• [PROMPT] The task requires restating, word for word, the lines of the entries below from the one containing "how the worst" through the final one, both included.

[Saved data entries]
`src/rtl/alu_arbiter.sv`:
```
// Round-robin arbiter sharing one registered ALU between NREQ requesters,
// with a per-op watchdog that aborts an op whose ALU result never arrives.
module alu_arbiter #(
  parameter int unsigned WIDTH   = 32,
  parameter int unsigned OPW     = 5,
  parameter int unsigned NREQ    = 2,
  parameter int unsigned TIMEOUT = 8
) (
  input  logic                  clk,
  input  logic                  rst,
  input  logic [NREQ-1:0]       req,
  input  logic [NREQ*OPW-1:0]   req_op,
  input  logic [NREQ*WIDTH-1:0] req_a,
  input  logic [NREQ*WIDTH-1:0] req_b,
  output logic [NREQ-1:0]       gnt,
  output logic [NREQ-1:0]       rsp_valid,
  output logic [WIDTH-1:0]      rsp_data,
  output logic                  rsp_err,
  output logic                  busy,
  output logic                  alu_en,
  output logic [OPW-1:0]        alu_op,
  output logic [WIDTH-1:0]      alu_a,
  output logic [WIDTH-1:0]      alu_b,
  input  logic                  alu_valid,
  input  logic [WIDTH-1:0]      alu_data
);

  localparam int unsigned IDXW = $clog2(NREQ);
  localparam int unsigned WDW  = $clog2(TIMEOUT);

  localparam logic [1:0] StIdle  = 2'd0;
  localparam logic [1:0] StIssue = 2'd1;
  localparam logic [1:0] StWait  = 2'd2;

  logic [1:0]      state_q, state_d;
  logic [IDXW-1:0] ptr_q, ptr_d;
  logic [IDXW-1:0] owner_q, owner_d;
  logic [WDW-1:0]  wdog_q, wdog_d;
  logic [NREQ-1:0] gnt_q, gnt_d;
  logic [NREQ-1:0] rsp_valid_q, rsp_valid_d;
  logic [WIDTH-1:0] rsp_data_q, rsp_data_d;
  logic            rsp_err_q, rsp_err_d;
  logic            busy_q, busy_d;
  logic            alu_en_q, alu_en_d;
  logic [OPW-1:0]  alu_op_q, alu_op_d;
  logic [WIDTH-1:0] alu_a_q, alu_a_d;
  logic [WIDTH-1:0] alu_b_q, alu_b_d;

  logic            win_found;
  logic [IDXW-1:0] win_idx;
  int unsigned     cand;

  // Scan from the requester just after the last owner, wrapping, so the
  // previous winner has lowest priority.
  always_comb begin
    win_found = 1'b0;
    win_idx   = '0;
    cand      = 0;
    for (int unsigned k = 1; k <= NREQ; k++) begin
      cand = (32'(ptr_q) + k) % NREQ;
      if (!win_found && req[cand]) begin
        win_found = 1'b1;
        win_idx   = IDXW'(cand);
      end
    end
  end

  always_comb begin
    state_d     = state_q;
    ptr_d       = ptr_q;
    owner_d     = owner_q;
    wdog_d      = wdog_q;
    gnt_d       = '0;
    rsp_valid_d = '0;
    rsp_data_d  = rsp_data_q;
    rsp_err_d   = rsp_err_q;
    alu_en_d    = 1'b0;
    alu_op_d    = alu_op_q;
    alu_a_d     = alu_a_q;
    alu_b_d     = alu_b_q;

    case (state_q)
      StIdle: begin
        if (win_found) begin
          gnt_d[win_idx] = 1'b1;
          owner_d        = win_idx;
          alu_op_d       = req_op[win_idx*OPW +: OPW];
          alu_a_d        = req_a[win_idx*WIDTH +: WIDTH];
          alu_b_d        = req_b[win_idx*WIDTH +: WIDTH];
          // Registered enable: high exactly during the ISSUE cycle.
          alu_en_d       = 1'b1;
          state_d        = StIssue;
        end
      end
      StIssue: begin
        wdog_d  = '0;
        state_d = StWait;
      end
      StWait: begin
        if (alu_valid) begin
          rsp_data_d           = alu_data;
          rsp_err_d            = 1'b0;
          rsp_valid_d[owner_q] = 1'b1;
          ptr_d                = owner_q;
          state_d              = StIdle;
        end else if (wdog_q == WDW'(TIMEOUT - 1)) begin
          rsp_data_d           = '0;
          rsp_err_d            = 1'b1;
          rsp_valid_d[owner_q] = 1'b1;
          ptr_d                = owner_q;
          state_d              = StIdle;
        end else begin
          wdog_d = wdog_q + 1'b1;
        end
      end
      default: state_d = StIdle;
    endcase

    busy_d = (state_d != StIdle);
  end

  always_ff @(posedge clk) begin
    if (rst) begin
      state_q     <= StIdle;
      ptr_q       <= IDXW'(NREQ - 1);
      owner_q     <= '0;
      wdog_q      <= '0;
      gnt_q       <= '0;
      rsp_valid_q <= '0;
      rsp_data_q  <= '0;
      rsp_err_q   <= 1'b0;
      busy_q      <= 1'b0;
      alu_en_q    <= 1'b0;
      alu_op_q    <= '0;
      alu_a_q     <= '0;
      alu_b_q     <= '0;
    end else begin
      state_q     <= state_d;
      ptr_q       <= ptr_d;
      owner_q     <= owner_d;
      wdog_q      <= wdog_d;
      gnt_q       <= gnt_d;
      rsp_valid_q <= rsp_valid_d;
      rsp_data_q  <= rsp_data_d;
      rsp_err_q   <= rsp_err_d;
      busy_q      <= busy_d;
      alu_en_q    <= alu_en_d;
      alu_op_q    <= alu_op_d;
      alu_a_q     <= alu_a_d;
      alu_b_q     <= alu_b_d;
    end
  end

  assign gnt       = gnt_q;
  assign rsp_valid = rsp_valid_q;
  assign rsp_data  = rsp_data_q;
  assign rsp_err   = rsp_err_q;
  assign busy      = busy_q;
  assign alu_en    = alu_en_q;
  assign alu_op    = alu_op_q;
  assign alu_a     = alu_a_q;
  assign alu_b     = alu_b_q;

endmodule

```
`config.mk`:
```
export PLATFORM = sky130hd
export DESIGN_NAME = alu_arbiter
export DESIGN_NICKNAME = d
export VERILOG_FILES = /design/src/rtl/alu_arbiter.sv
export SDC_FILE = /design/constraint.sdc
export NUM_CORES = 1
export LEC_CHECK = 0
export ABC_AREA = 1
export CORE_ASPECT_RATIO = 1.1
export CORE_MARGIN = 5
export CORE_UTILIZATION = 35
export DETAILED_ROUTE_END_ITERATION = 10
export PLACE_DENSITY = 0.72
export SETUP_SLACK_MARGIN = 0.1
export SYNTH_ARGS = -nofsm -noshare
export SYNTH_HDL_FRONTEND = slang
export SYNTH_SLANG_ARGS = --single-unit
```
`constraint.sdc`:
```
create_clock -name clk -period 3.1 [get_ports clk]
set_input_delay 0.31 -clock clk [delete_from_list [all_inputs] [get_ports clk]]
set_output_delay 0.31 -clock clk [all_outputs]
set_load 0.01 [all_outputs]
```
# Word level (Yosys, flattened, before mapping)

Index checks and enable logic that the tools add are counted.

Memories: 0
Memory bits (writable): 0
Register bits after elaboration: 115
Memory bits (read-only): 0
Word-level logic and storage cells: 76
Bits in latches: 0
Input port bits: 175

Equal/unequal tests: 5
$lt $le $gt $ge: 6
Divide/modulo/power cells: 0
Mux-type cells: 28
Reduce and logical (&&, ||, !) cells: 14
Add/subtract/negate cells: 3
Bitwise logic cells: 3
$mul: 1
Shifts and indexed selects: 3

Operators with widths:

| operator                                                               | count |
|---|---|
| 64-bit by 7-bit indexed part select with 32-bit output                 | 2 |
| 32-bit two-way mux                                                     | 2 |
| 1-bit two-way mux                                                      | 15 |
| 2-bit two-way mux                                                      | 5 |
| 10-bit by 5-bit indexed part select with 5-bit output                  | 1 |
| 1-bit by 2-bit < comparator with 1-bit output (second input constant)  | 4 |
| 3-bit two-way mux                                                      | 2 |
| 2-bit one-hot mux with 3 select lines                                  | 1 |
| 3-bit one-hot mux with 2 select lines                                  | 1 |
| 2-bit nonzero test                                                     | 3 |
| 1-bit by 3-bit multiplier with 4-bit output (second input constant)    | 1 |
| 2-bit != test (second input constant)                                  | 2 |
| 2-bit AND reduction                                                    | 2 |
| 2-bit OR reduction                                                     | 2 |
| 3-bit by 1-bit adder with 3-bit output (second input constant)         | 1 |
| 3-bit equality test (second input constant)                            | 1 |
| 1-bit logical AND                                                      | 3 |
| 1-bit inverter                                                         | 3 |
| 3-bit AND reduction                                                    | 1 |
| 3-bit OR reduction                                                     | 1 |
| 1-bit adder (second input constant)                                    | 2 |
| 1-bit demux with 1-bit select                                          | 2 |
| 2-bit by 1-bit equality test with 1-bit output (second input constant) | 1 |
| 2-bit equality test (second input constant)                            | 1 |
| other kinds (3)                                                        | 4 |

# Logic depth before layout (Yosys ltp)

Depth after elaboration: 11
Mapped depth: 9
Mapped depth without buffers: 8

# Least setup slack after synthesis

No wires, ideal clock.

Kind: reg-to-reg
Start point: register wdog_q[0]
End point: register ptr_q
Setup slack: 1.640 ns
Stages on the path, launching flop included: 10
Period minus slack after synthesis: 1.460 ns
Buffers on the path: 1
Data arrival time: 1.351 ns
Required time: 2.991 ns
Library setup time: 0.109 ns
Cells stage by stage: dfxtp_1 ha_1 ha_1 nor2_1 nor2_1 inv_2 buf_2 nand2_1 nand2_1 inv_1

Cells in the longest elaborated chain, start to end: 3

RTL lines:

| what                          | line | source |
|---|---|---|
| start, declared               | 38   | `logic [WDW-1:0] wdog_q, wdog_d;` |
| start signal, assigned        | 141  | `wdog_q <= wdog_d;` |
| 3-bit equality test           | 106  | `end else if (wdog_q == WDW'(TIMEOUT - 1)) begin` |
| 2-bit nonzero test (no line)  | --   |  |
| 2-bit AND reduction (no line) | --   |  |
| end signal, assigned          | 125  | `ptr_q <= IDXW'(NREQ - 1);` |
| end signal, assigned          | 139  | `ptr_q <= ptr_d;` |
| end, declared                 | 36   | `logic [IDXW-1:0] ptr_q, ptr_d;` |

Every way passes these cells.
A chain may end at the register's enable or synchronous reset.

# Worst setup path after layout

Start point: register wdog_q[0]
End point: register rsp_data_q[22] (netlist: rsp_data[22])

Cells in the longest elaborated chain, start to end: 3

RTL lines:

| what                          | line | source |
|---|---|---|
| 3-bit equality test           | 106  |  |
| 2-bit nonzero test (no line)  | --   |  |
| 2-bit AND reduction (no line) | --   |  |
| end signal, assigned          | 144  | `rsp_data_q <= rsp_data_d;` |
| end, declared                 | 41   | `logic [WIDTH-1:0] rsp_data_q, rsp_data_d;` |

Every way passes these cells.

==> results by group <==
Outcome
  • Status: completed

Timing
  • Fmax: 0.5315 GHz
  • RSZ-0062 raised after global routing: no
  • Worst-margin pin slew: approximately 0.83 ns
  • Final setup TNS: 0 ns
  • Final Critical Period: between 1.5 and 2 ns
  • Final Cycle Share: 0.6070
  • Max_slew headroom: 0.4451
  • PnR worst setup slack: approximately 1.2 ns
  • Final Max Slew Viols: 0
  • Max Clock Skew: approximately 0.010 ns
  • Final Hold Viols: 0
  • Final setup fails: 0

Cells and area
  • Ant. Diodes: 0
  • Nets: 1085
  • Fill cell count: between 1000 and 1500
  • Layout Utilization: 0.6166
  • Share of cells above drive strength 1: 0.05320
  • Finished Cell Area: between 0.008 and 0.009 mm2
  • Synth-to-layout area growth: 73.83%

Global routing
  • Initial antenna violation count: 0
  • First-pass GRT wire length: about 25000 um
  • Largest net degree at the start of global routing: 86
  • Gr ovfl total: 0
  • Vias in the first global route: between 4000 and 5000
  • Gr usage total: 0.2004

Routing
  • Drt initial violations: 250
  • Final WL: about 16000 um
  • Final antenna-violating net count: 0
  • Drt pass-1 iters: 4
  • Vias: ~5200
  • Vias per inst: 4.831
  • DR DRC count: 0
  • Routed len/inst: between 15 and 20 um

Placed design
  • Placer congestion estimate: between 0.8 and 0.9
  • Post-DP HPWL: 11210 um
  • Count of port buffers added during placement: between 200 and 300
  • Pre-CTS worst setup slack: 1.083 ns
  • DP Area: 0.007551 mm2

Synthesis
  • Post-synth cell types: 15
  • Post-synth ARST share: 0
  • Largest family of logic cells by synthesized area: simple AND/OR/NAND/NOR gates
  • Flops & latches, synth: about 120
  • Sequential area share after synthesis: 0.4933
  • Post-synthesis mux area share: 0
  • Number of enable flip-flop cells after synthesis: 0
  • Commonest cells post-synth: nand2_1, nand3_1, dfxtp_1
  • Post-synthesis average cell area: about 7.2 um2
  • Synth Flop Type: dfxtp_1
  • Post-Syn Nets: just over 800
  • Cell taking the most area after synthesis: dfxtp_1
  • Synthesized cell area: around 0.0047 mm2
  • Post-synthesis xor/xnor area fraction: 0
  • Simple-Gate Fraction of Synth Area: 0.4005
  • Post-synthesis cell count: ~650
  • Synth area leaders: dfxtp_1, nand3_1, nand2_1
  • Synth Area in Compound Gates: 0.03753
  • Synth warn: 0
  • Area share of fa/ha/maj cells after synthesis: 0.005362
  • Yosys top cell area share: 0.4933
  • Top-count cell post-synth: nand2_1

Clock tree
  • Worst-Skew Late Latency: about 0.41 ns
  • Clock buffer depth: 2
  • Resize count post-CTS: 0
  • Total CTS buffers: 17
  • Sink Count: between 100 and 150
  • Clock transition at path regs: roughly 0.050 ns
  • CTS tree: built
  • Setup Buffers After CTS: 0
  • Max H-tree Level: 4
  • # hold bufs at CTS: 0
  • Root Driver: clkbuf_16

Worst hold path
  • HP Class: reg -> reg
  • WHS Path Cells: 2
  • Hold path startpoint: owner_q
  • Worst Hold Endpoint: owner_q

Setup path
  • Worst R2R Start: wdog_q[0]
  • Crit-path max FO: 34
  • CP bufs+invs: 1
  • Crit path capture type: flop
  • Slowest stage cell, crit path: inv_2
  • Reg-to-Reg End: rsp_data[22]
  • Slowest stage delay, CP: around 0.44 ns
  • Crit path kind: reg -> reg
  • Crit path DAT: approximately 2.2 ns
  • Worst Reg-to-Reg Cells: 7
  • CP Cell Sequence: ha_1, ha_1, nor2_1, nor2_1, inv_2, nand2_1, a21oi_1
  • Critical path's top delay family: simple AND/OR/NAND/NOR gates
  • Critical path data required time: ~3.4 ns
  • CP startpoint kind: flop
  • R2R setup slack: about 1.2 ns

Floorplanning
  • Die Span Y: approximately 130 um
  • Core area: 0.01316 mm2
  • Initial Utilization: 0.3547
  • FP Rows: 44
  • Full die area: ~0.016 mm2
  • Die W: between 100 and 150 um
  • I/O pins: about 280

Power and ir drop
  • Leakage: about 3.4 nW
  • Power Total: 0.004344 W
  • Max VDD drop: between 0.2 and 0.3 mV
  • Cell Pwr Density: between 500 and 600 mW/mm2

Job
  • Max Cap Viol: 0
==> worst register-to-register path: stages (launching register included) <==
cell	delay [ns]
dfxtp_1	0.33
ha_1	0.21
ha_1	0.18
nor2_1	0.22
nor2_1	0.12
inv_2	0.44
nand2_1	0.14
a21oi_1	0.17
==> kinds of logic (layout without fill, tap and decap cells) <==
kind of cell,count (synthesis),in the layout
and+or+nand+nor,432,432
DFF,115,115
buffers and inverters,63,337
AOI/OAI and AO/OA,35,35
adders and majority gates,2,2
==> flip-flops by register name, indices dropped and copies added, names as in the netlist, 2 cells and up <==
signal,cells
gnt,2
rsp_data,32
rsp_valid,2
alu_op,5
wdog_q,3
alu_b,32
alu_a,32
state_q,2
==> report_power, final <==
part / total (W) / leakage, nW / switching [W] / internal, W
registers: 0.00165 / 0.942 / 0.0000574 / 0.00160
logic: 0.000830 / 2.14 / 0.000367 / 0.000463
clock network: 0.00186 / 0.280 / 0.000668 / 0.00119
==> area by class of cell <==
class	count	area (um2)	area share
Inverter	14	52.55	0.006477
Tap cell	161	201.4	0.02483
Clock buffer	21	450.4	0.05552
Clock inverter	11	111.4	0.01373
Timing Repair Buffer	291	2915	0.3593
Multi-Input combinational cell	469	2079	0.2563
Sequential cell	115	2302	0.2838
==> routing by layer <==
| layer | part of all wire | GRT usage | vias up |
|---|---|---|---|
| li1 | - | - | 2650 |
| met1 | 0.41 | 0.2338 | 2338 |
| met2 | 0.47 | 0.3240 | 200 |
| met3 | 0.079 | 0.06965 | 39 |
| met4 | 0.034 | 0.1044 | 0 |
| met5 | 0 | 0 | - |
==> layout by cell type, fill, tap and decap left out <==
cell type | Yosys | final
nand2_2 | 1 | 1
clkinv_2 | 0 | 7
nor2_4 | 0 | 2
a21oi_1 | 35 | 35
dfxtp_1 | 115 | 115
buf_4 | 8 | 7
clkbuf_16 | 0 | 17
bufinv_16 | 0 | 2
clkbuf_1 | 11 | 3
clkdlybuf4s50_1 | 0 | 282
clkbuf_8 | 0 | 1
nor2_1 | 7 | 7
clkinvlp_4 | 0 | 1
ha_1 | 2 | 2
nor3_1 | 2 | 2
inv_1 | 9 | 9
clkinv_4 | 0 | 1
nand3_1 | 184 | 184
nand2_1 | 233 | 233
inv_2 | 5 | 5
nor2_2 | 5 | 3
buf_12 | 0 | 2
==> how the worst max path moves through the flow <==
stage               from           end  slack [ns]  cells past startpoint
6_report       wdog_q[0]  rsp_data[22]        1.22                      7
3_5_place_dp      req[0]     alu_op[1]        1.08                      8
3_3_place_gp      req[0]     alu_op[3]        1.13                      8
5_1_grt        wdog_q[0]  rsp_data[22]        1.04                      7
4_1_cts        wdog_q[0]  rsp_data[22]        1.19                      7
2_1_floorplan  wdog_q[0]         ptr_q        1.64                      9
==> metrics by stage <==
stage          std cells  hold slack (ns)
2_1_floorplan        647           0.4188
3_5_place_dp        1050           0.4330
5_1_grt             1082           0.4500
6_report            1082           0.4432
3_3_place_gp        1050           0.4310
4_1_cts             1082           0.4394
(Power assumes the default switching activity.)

• [RESULT FOR THIS TASK]
==> how the worst max path moves through the flow <==
stage               from           end  slack [ns]  cells past startpoint
6_report       wdog_q[0]  rsp_data[22]        1.22                      7
3_5_place_dp      req[0]     alu_op[1]        1.08                      8
3_3_place_gp      req[0]     alu_op[3]        1.13                      8
5_1_grt        wdog_q[0]  rsp_data[22]        1.04                      7
4_1_cts        wdog_q[0]  rsp_data[22]        1.19                      7
2_1_floorplan  wdog_q[0]         ptr_q        1.64                      9
==> metrics by stage <==
stage          std cells  hold slack (ns)
2_1_floorplan        647           0.4188
3_5_place_dp        1050           0.4330
5_1_grt             1082           0.4500
6_report            1082           0.4432
3_3_place_gp        1050           0.4310
4_1_cts             1082           0.4394
(Power assumes the default switching activity.)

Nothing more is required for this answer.